» **MATERIAL PROVIDED**
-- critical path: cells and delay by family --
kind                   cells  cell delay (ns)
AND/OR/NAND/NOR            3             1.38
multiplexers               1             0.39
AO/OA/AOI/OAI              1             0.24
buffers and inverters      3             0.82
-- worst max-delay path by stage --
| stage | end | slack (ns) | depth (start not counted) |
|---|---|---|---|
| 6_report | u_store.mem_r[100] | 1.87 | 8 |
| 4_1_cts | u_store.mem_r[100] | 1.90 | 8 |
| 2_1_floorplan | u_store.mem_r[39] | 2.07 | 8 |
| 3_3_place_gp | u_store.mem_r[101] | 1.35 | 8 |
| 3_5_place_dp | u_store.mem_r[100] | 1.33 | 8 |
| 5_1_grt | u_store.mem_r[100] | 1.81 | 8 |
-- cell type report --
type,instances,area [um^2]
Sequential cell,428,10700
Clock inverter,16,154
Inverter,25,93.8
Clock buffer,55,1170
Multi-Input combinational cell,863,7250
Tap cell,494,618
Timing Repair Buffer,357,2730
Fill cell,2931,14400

» **WHAT IS NEEDED**
Copy all records verbatim.

» **TASK RESULT**
-- critical path: cells and delay by family --
kind                   cells  cell delay (ns)
AND/OR/NAND/NOR            3             1.38
multiplexers               1             0.39
AO/OA/AOI/OAI              1             0.24
buffers and inverters      3             0.82
-- worst max-delay path by stage --
| stage | end | slack (ns) | depth (start not counted) |
|---|---|---|---|
| 6_report | u_store.mem_r[100] | 1.87 | 8 |
| 4_1_cts | u_store.mem_r[100] | 1.90 | 8 |
| 2_1_floorplan | u_store.mem_r[39] | 2.07 | 8 |
| 3_3_place_gp | u_store.mem_r[101] | 1.35 | 8 |
| 3_5_place_dp | u_store.mem_r[100] | 1.33 | 8 |
| 5_1_grt | u_store.mem_r[100] | 1.81 | 8 |
-- cell type report --
type,instances,area [um^2]
Sequential cell,428,10700
Clock inverter,16,154
Inverter,25,93.8
Clock buffer,55,1170
Multi-Input combinational cell,863,7250
Tap cell,494,618
Timing Repair Buffer,357,2730
Fill cell,2931,14400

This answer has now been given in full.